Mr. Speaker, with regard to (a), implementing operational efficiencies as described below will deliver expected savings for the non-insured health benefits program of $6.7 million in 2012-13, $10.6 million in 2013-14 and $11.3 million in 2014-15 and ongoing.
With regard to (b), while looking for potential savings, the priority was to protect front-line health services for first nations and Inuit communities. As a result, opportunities to create efficiencies were identified in non-service delivery areas and through simplification of internal operational processes and structures, such as reducing and restructuring the size of the first nations and Inuit health branch headquarters office to better support regional offices and their focus on front-line service delivery to communities. As these areas identified for savings did not deliver health care services to communities, no direct services will be affected.

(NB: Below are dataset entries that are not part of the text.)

### config.mk
export PLATFORM = sky130hd
export DESIGN_NAME = pulse_width_biphase_decoder
export DESIGN_NICKNAME = d
export VERILOG_FILES = /design/src/rtl/core/pwbd_pkg.sv /design/src/rtl/core/pulse_width_biphase_decoder.sv /design/src/rtl/core/pwbd_regs.sv /design/src/rtl/core/pwbd_front.sv /design/src/rtl/core/pwbd_queue.sv /design/src/rtl/core/pwbd_back.sv
export SDC_FILE = /design/constraint.sdc
export NUM_CORES = 1
export LEC_CHECK = 0
export BUFFER_PORTS_ARGS = -buffer_cell sky130_fd_sc_hd__clkbuf_2
export CAP_MARGIN = 40
export CORE_MARGIN = 2
export CORE_UTILIZATION = 50
export CTS_BUF_LIST = sky130_fd_sc_hd__clkbuf_2
export CTS_CLUSTER_DIAMETER = 150
export CTS_CLUSTER_SIZE = 12
export DETAILED_ROUTE_END_ITERATION = 10
export PLACE_DENSITY = 0.81
export SLEW_MARGIN = 20
export SYNTH_ARGS = -nofsm -noshare
export SYNTH_HDL_FRONTEND = slang
export SYNTH_SLANG_ARGS = --single-unit
### constraint.sdc
create_clock -name clk -period 5 [get_ports clk]
set_clock_uncertainty 0.15 [all_clocks]
set_input_delay 0.5 -clock clk [delete_from_list [all_inputs] [get_ports clk]]
set_output_delay 0.5 -clock clk [all_outputs]
set_load 0.02 [all_outputs]
### src/rtl/core/pwbd_pkg.sv
// Shared types and constants for the pulse-width biphase decoder.
package pwbd_pkg;

  localparam int FRAME_BITS  = 34;
  localparam int CNT_W       = 7;
  localparam int WORD_W      = 32;
  localparam int WIDTH_W     = 16;
  localparam int QUEUE_DEPTH = 2;
  localparam int QPTR_W      = (QUEUE_DEPTH > 1) ? $clog2(QUEUE_DEPTH) : 1;
  localparam int QCNT_W      = $clog2(QUEUE_DEPTH + 1);
  localparam int ADDR_W      = 5;
  localparam int DATA_W      = 32;

  localparam logic [CNT_W-1:0]  COUNT_MAX   = {CNT_W{1'b1}};
  localparam logic [CNT_W-1:0]  COUNT_INIT  = CNT_W'(1);
  localparam logic [CNT_W-1:0]  COUNT_FRAME = CNT_W'(FRAME_BITS);
  localparam logic [WORD_W-1:0] WORD_INIT   = WORD_W'(1);

  // Register indexes (byte address = 4 * index)
  typedef enum logic [2:0] {
    REG_START_MIN  = 3'd0,
    REG_START_MAX  = 3'd1,
    REG_TWO_MIN    = 3'd2,
    REG_TWO_MAX    = 3'd3,
    REG_THREE_MIN  = 3'd4,
    REG_THREE_MAX  = 3'd5,
    REG_FOUR_MIN   = 3'd6,
    REG_FOUR_MAX   = 3'd7
  } reg_idx_t;

  // Width class of one interval
  typedef enum logic [1:0] {
    UNITS_NONE  = 2'd0,
    UNITS_TWO   = 2'd1,
    UNITS_THREE = 2'd2,
    UNITS_FOUR  = 2'd3
  } units_t;

  // Timing bounds handed to the classifier
  typedef struct packed {
    logic [WIDTH_W-1:0] start_min;
    logic [WIDTH_W-1:0] start_max;
    logic [WIDTH_W-1:0] two_min;
    logic [WIDTH_W-1:0] two_max;
    logic [WIDTH_W-1:0] three_min;
    logic [WIDTH_W-1:0] three_max;
    logic [WIDTH_W-1:0] four_min;
    logic [WIDTH_W-1:0] four_max;
  } bounds_t;

  // Classified interval travelling through the queue
  typedef struct packed {
    logic   start_ok;
    units_t units;
  } item_t;

endpackage

### src/rtl/core/pulse_width_biphase_decoder.sv
// Pulse-width biphase decoder: an interval is registered in the classifier stage, the queue, then the result register.
// Throughput one interval per cycle when in_stall and out_stall allow: classifier stage, 2-entry queue, frame engine.
// Each accepted interval yields exactly one result transaction.
// Synchronous active-low reset: idle, no frame, last code 0, bounds to defaults.
// No clearing pass after reset; items are accepted in the first cycle after it.
module pulse_width_biphase_decoder
  import pwbd_pkg::*;
(
  input  logic               clk,
  input  logic               rst_n,
  input  logic               in_valid,
  output logic               in_stall,
  input  logic [WIDTH_W-1:0] in_pulse_width,
  input  logic               in_line_level,
  output logic               out_valid,
  input  logic               out_stall,
  output logic               out_code_valid,
  output logic [WORD_W-1:0]  out_code_word,
  output logic               out_falling_only,
  input  logic               cfg_psel,
  input  logic               cfg_penable,
  input  logic               cfg_pwrite,
  input  logic [ADDR_W-1:0]  cfg_paddr,
  input  logic [DATA_W-1:0]  cfg_pwdata,
  output logic [DATA_W-1:0]  cfg_prdata,
  output logic               cfg_pready
);

  bounds_t bounds;
  logic    push, q_full, pop, q_not_empty;
  item_t   push_item, q_head;

  // Configuration
  pwbd_regs u_regs (
    .clk         (clk),
    .rst_n       (rst_n),
    .cfg_psel    (cfg_psel),
    .cfg_penable (cfg_penable),
    .cfg_pwrite  (cfg_pwrite),
    .cfg_paddr   (cfg_paddr),
    .cfg_pwdata  (cfg_pwdata),
    .cfg_prdata  (cfg_prdata),
    .cfg_pready  (cfg_pready),
    .bounds      (bounds)
  );

  // Classifier
  pwbd_front u_front (
    .clk            (clk),
    .rst_n          (rst_n),
    .bounds         (bounds),
    .in_valid       (in_valid),
    .in_stall       (in_stall),
    .in_pulse_width (in_pulse_width),
    .in_line_level  (in_line_level),
    .push           (push),
    .push_item      (push_item),
    .q_full         (q_full)
  );

  // Decoupling queue
  pwbd_queue u_queue (
    .clk       (clk),
    .rst_n     (rst_n),
    .push      (push),
    .push_item (push_item),
    .full      (q_full),
    .pop       (pop),
    .not_empty (q_not_empty),
    .head      (q_head)
  );

  // Frame engine
  pwbd_back u_back (
    .clk              (clk),
    .rst_n            (rst_n),
    .q_not_empty      (q_not_empty),
    .q_head           (q_head),
    .pop              (pop),
    .out_valid        (out_valid),
    .out_stall        (out_stall),
    .out_code_valid   (out_code_valid),
    .out_code_word    (out_code_word),
    .out_falling_only (out_falling_only)
  );

endmodule

### src/rtl/core/pwbd_regs.sv
// APB-style configuration registers holding the interval bounds.
module pwbd_regs
  import pwbd_pkg::*;
(
  input  logic              clk,
  input  logic              rst_n,
  input  logic              cfg_psel,
  input  logic              cfg_penable,
  input  logic              cfg_pwrite,
  input  logic [ADDR_W-1:0] cfg_paddr,
  input  logic [DATA_W-1:0] cfg_pwdata,
  output logic [DATA_W-1:0] cfg_prdata,
  output logic              cfg_pready,
  output bounds_t           bounds
);

  logic [WIDTH_W-1:0] regs_r [8];
  reg_idx_t           idx;
  logic               wr_en;

  assign idx        = reg_idx_t'(cfg_paddr[4:2]);
  assign wr_en      = cfg_psel & cfg_penable & cfg_pwrite;
  assign cfg_pready = 1'b1;

  // Register file with reset values
  always_ff @(posedge clk) begin
    if (!rst_n) begin
      regs_r[REG_START_MIN] <= WIDTH_W'(1300);
      regs_r[REG_START_MAX] <= WIDTH_W'(1700);
      regs_r[REG_TWO_MIN]   <= WIDTH_W'(1800);
      regs_r[REG_TWO_MAX]   <= WIDTH_W'(2200);
      regs_r[REG_THREE_MIN] <= WIDTH_W'(2800);
      regs_r[REG_THREE_MAX] <= WIDTH_W'(3200);
      regs_r[REG_FOUR_MIN]  <= WIDTH_W'(3800);
      regs_r[REG_FOUR_MAX]  <= WIDTH_W'(4200);
    end else if (wr_en) begin
      regs_r[idx] <= cfg_pwdata[WIDTH_W-1:0];
    end
  end

  // Read-back
  assign cfg_prdata = {{(DATA_W-WIDTH_W){1'b0}}, regs_r[idx]};

  assign bounds.start_min = regs_r[REG_START_MIN];
  assign bounds.start_max = regs_r[REG_START_MAX];
  assign bounds.two_min   = regs_r[REG_TWO_MIN];
  assign bounds.two_max   = regs_r[REG_TWO_MAX];
  assign bounds.three_min = regs_r[REG_THREE_MIN];
  assign bounds.three_max = regs_r[REG_THREE_MAX];
  assign bounds.four_min  = regs_r[REG_FOUR_MIN];
  assign bounds.four_max  = regs_r[REG_FOUR_MAX];

endmodule

### src/rtl/core/pwbd_front.sv
// Front end: accepts intervals and sorts them into width classes.
module pwbd_front
  import pwbd_pkg::*;
(
  input  logic               clk,
  input  logic               rst_n,
  input  bounds_t            bounds,
  input  logic               in_valid,
  output logic               in_stall,
  input  logic [WIDTH_W-1:0] in_pulse_width,
  input  logic               in_line_level,
  output logic               push,
  output item_t              push_item,
  input  logic               q_full
);

  logic  valid_r, valid_nxt;
  item_t item_r, item_nxt;
  logic  take;

  // Hold while the staged item cannot enter the queue
  assign in_stall  = valid_r & q_full;
  assign push      = valid_r & ~q_full;
  assign push_item = item_r;
  assign take      = in_valid & ~in_stall;

  // Classification
  always_comb begin
    item_nxt.start_ok = (in_pulse_width > bounds.start_min) &&
                        (in_pulse_width < bounds.start_max) && !in_line_level;
    priority if (in_pulse_width >= bounds.two_min && in_pulse_width <= bounds.two_max)
      item_nxt.units = UNITS_TWO;
    else if (in_pulse_width >= bounds.three_min && in_pulse_width <= bounds.three_max)
      item_nxt.units = UNITS_THREE;
    else if (in_pulse_width >= bounds.four_min && in_pulse_width <= bounds.four_max)
      item_nxt.units = UNITS_FOUR;
    else
      item_nxt.units = UNITS_NONE;
  end

  assign valid_nxt = take | (valid_r & q_full);

  always_ff @(posedge clk) begin
    if (!rst_n) begin
      valid_r <= 1'b0;
    end else begin
      valid_r <= valid_nxt;
    end
  end

  always_ff @(posedge clk) begin
    if (take) begin
      item_r <= item_nxt;
    end
  end

endmodule

### src/rtl/core/pwbd_queue.sv
// Short FIFO between classifier and frame engine.
module pwbd_queue
  import pwbd_pkg::*;
(
  input  logic  clk,
  input  logic  rst_n,
  input  logic  push,
  input  item_t push_item,
  output logic  full,
  input  logic  pop,
  output logic  not_empty,
  output item_t head
);

  item_t             mem_r [QUEUE_DEPTH];
  logic [QPTR_W-1:0] wr_ptr_r, rd_ptr_r;
  logic [QCNT_W-1:0] count_r;

  assign full      = (count_r == QCNT_W'(QUEUE_DEPTH));
  assign not_empty = (count_r != '0);
  assign head      = mem_r[rd_ptr_r];

  // Pointers and fill level
  always_ff @(posedge clk) begin
    if (!rst_n) begin
      wr_ptr_r <= '0;
      rd_ptr_r <= '0;
      count_r  <= '0;
    end else begin
      if (push) begin
        wr_ptr_r <= (wr_ptr_r == QPTR_W'(QUEUE_DEPTH-1)) ? '0 : wr_ptr_r + 1'b1;
      end
      if (pop) begin
        rd_ptr_r <= (rd_ptr_r == QPTR_W'(QUEUE_DEPTH-1)) ? '0 : rd_ptr_r + 1'b1;
      end
      unique case ({push, pop})
        2'b10:   count_r <= count_r + 1'b1;
        2'b01:   count_r <= count_r - 1'b1;
        default: count_r <= count_r;
      endcase
    end
  end

  // Storage
  always_ff @(posedge clk) begin
    if (push) begin
      mem_r[wr_ptr_r] <= push_item;
    end
  end

endmodule

### src/rtl/core/pwbd_back.sv
// Frame engine: shifts in decoded bits and holds the result register.
module pwbd_back
  import pwbd_pkg::*;
(
  input  logic              clk,
  input  logic              rst_n,
  input  logic              q_not_empty,
  input  item_t             q_head,
  output logic              pop,
  output logic              out_valid,
  input  logic              out_stall,
  output logic              out_code_valid,
  output logic [WORD_W-1:0] out_code_word,
  output logic              out_falling_only
);

  logic              out_valid_r, out_valid_nxt;
  logic              code_valid_r, code_valid_nxt;
  logic              in_frame_r, in_frame_nxt;
  logic [WORD_W-1:0] shift_r, shift_nxt;
  logic [CNT_W-1:0]  count_r, count_nxt;
  logic [WORD_W-1:0] last_code_r, last_code_nxt;

  logic              prev_bit;
  logic [WORD_W-1:0] sh1, sh1_or, sh2;
  logic [CNT_W-1:0]  c1, c2;
  logic              abort;

  // A new transaction moves in once the result slot is free
  assign pop = q_not_empty & (~out_valid_r | ~out_stall);

  assign prev_bit = shift_r[0];
  assign sh1      = {shift_r[WORD_W-2:0], 1'b0};
  assign sh1_or   = {shift_r[WORD_W-2:0], 1'b1};
  assign sh2      = {sh1_or[WORD_W-2:0], 1'b0};
  assign c1       = (count_r == COUNT_MAX) ? COUNT_MAX : count_r + 1'b1;
  assign c2       = (c1 == COUNT_MAX) ? COUNT_MAX : c1 + 1'b1;

  // Bit decoding and frame sequencing
  always_comb begin
    shift_nxt      = shift_r;
    count_nxt      = count_r;
    in_frame_nxt   = in_frame_r;
    last_code_nxt  = last_code_r;
    code_valid_nxt = code_valid_r;
    out_valid_nxt  = out_valid_r & out_stall;
    abort          = 1'b0;
    if (pop) begin
      out_valid_nxt  = 1'b1;
      code_valid_nxt = 1'b0;
      if (!in_frame_r) begin
        in_frame_nxt = q_head.start_ok;
      end else begin
        unique case (q_head.units)
          UNITS_TWO: begin
            shift_nxt = {shift_r[WORD_W-2:0], prev_bit};
            count_nxt = c1;
          end
          UNITS_THREE: begin
            shift_nxt = prev_bit ? sh2 : sh1_or;
            count_nxt = prev_bit ? c2 : c1;
          end
          UNITS_FOUR: begin
            shift_nxt = prev_bit ? sh1 : sh2;
            count_nxt = prev_bit ? c1 : c2;
            abort     = prev_bit;
          end
          UNITS_NONE: begin
            shift_nxt = sh1;
            count_nxt = c1;
            abort     = 1'b1;
          end
        endcase
        in_frame_nxt = ~abort;
        // Frame complete, still emitted if this step aborted
        if (count_nxt == COUNT_FRAME) begin
          last_code_nxt  = shift_nxt;
          code_valid_nxt = 1'b1;
          in_frame_nxt   = 1'b0;
        end
      end
      if (!in_frame_nxt) begin
        shift_nxt = WORD_INIT;
        count_nxt = COUNT_INIT;
      end
    end
  end

  always_ff @(posedge clk) begin
    if (!rst_n) begin
      out_valid_r  <= 1'b0;
      code_valid_r <= 1'b0;
      in_frame_r   <= 1'b0;
      shift_r      <= WORD_INIT;
      count_r      <= COUNT_INIT;
      last_code_r  <= '0;
    end else begin
      out_valid_r  <= out_valid_nxt;
      code_valid_r <= code_valid_nxt;
      in_frame_r   <= in_frame_nxt;
      shift_r      <= shift_nxt;
      count_r      <= count_nxt;
      last_code_r  <= last_code_nxt;
    end
  end

  // State only moves on a pop, so it doubles as the result register
  assign out_valid        = out_valid_r;
  assign out_code_valid   = code_valid_r;
  assign out_code_word    = last_code_r;
  assign out_falling_only = in_frame_r;

endmodule

# --- Word level (Yosys, flattened, before mapping) ---
# Memory sizes are Yosys's and may differ from the RTL's. A register that Yosys moved wholly into a read port is not among the register bits.
# Cells that the tools add are included.
op_classes:
  add_sub_neg: 6
  n_lt_le_gt_ge: 8
  n_eq_ne: 10
  muxes: 39
  bitwise_logic: 14
  reduce_logical: 13
ops:
  columns: ["op", "count"]
  rows:
  - ["one-hot mux 32 bit (4 select lines)", 1]
  - ["two-way mux 32 bit", 2]
  - ["two-way mux 31 bit", 2]
  - ["two-way mux 7 bit", 8]
  - [">= comparator 16 bit", 3]
  - ["<= comparator 16 bit", 3]
  - ["one-hot mux 7 bit (3 select lines)", 1]
  - ["two-way mux 1 bit", 19]
  - ["> comparator 16 bit", 1]
  - ["< comparator 16 bit", 1]
  - ["two-way mux 16 bit", 1]
  - ["OR reduction 16 bit", 1]
  - ["adder 7 x 1 -> 7 bit (second input constant)", 2]
  - ["equality test 7 bit (second input constant)", 2]
  - ["equality test 2 bit (second input constant)", 4]
  - ["bitwise AND 1 bit", 7]
  - ["equality test 7 x 6 -> 1 bit (second input constant)", 1]
  - ["logical AND 1 bit", 5]
  - ["inverter 1 bit", 5]
  - ["equality test 2 x 1 -> 1 bit (second input constant)", 2]
  - ["two-way mux 2 bit", 2]
  - ["one-hot mux 2 bit (2 select lines)", 1]
  - ["nonzero test 2 bit", 2]
  - ["two-way mux 3 bit", 1]
  - ["other kinds (11)", 13]
word_totals:
  reg_bits: 81
  ram_bits: 134
  out_inout_bits: 69
  elab_cells: 104
  mem_count: 2
memory_table:
  columns: ["memory", "depth", "width", "read_ports", "rd_ports_with_merged_regs", "wr", "line_no", "rtl"]
  rows:
  - ["u_regs.regs_r", 8, 16, 9, 0, 8, "pwbd_regs.sv:17", "logic [WIDTH_W-1:0] regs_r [8];"]
  - ["u_queue.mem_r", 2, 3, 1, 1, 1, "pwbd_queue.sv:15", "item_t mem_r [QUEUE_DEPTH];"]

# --- Logic depth before layout (Yosys ltp) ---
# Gate-level depths: netlist of the first run.
logic_depth:
  ltp_word: 14
  mapped_depth: 16
  depth_no_buf: 14

# --- By module ---
# From an unflattened synthesis of the first run, not the netlist that was laid out.
unflattened:
  cells_unflattened: 1349
  hier_area_um2: 14009.7
by_module_without_submodules:
  columns: ["mod", "instances", "cells_each", "area_per_inst_um2", "seq_area_each_um2"]
  rows:
  - ["pwbd_regs", 1, 372, 6039.5, 3843.7]
  - ["pwbd_back", 1, 506, 4262.8, 1461.4]
  - ["pwbd_front", 1, 440, 3274.4, 110.1]
  - ["pwbd_queue", 1, 31, 432.9, 280.3]

# --- Worst setup path before layout of the first run ---
# OpenSTA, ideal clock, no wires.
synth_path:
  kind: "reg2reg"
  start: "reg u_back.count_r[0]"
  end: "reg u_back.shift_r[20]"
  setup_ns: 0.117
  arrival_ns: 2.987
  path_slack_ns: 1.746
  path_stages_with_launch: 15
  path_buffers: 2
  cell_sequence: "dfxtp_1 ha_1 nand4_1 o21ai_0 ha_1 inv_1 a211oi_2 o2111ai_2 o221ai_2 o211a_4 nand3_4 and3_1 buf_6 buf_6 a22o_1"
synth_between:
  elab_chain_len: 14
  word_cells_on_any_way: 18
  classes_between: "add/sub: 2; eq/ne: 4; mux: 11; reduce/logical: 1"
synth_lines:
  columns: ["item", "line_no", "rtl"]
  rows:
  - ["start, declared", "pwbd_back.sv:21", "logic [CNT_W-1:0] count_r, count_nxt;"]
  - ["start signal, assigned", "pwbd_back.sv:102", "count_r <= count_nxt;"]
  - ["adder 7 x 1 -> 7 bit / equality test 7 bit (equally long branches)", "pwbd_back.sv:36", "assign c1 = (count_r == COUNT_MAX) ? COUNT_MAX : count_r + 1'b1;"]
  - ["two-way mux 7 bit (*)", "pwbd_back.sv:36", null]
  - ["adder 7 x 1 -> 7 bit / equality test 7 bit (equally long branches)", "pwbd_back.sv:37", "assign c2 = (c1 == COUNT_MAX) ? COUNT_MAX : c1 + 1'b1;"]
  - ["two-way mux 7 bit", "pwbd_back.sv:37", null]
  - ["two-way mux 7 bit (on tied branches)", "pwbd_back.sv:65, pwbd_back.sv:61", null]
  - ["one-hot mux 7 bit (3 select lines) (*)", "pwbd_back.sv:54", "unique case (q_head.units)"]
  - ["two-way mux 7 bit (*)", "pwbd_back.sv:51", "if (!in_frame_r) begin"]
  - ["two-way mux 7 bit (*)", "pwbd_back.sv:48", "if (pop) begin"]
  - ["equality test 7 x 6 -> 1 bit (*)", "pwbd_back.sv:76", "if (count_nxt == COUNT_FRAME) begin"]
  - ["two-way mux 1 bit (*)", "pwbd_back.sv:76", null]
  - ["two-way mux 1 bit (*)", "pwbd_back.sv:51", null]
  - ["two-way mux 1 bit (*)", "pwbd_back.sv:48", null]
  - ["!= test 2 x 1 -> 1 bit (no line)", null, null]
  - ["AND reduction 2 bit (no line)", null, null]
  - ["end signal, assigned", "pwbd_back.sv:101", "shift_r <= shift_nxt;"]
  - ["end, declared", "pwbd_back.sv:20", "logic [WORD_W-1:0] shift_r, shift_nxt;"]
# Mark *: on every way between the ends. The rest lies on a longest branch, timed or not. The select of a mux whose other input is x is not followed.
# A chain may end at the register's enable or synchronous reset.

# --- Worst setup path after layout of the first run ---
layout_path:
  start: "reg u_back.count_r[0]"
  end: "reg u_back.last_code_r[24], in the netlist u_back.out_code_word[24]"
layout_between:
  elab_chain_len: 10
  word_cells_on_any_way: 13
  classes_between: "add/sub: 2; eq/ne: 3; mux: 7; reduce/logical: 1"
layout_lines:
  columns: ["item", "line_no", "rtl"]
  rows:
  - ["adder 7 x 1 -> 7 bit / equality test 7 bit (equally long branches)", "pwbd_back.sv:36", null]
  - ["two-way mux 7 bit (*)", "pwbd_back.sv:36", null]
  - ["adder 7 x 1 -> 7 bit / equality test 7 bit (equally long branches)", "pwbd_back.sv:37", null]
  - ["two-way mux 7 bit", "pwbd_back.sv:37", null]
  - ["two-way mux 7 bit (on tied branches)", "pwbd_back.sv:65, pwbd_back.sv:61", null]
  - ["one-hot mux 7 bit (3 select lines) (*)", "pwbd_back.sv:54", null]
  - ["two-way mux 7 bit (*)", "pwbd_back.sv:51", null]
  - ["two-way mux 7 bit (*)", "pwbd_back.sv:48", null]
  - ["equality test 7 x 6 -> 1 bit (*)", "pwbd_back.sv:76", null]
  - ["AND reduction 3 bit (no line) (*)", null, null]
  - ["end signal, assigned", "pwbd_back.sv:103", "last_code_r <= last_code_nxt;"]
  - ["end, declared", "pwbd_back.sv:22", "logic [WORD_W-1:0] last_code_r, last_code_nxt;"]
# Marked as above.
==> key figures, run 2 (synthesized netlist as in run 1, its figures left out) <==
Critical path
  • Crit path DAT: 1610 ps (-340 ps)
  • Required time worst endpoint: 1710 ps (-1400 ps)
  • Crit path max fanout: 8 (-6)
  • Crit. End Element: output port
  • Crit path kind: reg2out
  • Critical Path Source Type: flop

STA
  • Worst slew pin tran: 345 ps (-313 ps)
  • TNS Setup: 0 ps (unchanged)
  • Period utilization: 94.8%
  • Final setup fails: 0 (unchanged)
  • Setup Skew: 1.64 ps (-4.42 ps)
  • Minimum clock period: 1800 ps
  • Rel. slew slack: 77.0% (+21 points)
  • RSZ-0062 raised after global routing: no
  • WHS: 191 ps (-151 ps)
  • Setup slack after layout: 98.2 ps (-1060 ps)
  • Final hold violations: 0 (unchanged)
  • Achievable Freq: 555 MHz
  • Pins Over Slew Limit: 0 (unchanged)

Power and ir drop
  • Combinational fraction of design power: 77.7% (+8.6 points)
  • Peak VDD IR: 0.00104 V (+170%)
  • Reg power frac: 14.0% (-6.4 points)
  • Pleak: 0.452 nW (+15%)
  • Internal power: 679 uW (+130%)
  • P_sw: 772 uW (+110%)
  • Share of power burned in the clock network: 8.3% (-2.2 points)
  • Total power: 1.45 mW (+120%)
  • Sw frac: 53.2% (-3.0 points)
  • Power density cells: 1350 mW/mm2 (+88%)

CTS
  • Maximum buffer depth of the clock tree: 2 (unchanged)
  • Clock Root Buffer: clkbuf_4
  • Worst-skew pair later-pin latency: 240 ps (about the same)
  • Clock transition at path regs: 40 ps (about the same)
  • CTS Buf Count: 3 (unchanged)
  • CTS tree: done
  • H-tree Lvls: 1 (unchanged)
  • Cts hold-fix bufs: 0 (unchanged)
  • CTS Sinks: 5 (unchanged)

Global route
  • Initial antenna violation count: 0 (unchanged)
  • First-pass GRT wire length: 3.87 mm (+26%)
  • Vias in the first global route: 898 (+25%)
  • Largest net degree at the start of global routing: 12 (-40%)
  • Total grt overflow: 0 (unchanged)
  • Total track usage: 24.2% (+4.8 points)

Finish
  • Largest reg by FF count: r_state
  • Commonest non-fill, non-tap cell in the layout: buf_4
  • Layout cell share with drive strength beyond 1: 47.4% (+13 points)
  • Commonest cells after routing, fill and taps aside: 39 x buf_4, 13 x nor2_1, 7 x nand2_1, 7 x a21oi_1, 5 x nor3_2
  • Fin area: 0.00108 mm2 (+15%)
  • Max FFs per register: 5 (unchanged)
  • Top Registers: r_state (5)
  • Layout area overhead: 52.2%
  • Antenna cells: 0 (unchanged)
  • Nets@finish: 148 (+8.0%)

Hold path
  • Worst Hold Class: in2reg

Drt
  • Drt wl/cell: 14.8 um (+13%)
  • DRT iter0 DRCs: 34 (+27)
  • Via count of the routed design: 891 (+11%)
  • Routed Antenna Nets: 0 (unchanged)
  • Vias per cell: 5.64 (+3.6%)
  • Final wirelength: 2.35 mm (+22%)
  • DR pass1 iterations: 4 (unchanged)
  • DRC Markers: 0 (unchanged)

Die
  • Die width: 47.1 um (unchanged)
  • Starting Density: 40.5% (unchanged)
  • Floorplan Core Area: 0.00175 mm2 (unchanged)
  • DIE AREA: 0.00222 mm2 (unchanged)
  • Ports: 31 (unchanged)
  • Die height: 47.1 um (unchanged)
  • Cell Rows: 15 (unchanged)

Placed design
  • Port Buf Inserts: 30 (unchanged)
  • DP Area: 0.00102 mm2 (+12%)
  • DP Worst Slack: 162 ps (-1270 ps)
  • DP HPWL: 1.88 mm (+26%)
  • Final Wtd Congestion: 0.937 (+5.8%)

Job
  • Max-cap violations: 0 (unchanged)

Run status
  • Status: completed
**config.mk**
```make
export PLATFORM = sky130hd
export DESIGN_NAME = calendar_day_serial_converter_top
export DESIGN_NICKNAME = d
export VERILOG_FILES = /design/src/hdl/cdsc_pkg.sv /design/src/hdl/cdsc_yr_unit.sv /design/src/hdl/calendar_day_serial_converter_top.sv
export SDC_FILE = /design/constraint.sdc
export NUM_CORES = 1
export LEC_CHECK = 0
export ABC_AREA = 1
export BUFFER_PORTS_ARGS = -buffer_cell sky130_fd_sc_hd__buf_2
export CORE_ASPECT_RATIO = 1.5
export CORE_MARGIN = 2
export CORE_UTILIZATION = 28
export DETAILED_ROUTE_END_ITERATION = 12
export PLACE_DENSITY = 0.5
export SETUP_SLACK_MARGIN = 0.2
export SLEW_MARGIN = 10
export SYNTH_ARGS = -nofsm -noshare
export SYNTH_HDL_FRONTEND = slang
export SYNTH_SLANG_ARGS = --single-unit
```
**constraint.sdc**
```tcl
create_clock -name i_clk -period 25.3 [get_ports i_clk]
set_input_delay 2.53 -clock i_clk [delete_from_list [all_inputs] [get_ports i_clk]]
set_output_delay 2.53 -clock i_clk [all_outputs]
set_load 0.1 [all_outputs]
```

Services provided to first nations and Inuit through the non-insured health benefits program, such as prescription drug coverage and dental care, will not be reduced. By simplifying internal processes, Health Canada will make the non-insured health benefits program more sustainable.
With respect to the non-insured health benefits program, all savings identified are based on internal administrative, operational and policy changes that will not negatively impact access to benefits for eligible first nations and Inuit clients of the program. For example, Health Canada will gradually centralize review and processing of dental health claims and improve the coordination of benefits where clients have third party insurance coverage.
With regard to (c), simplifying internal processes and structures will eliminate five positions.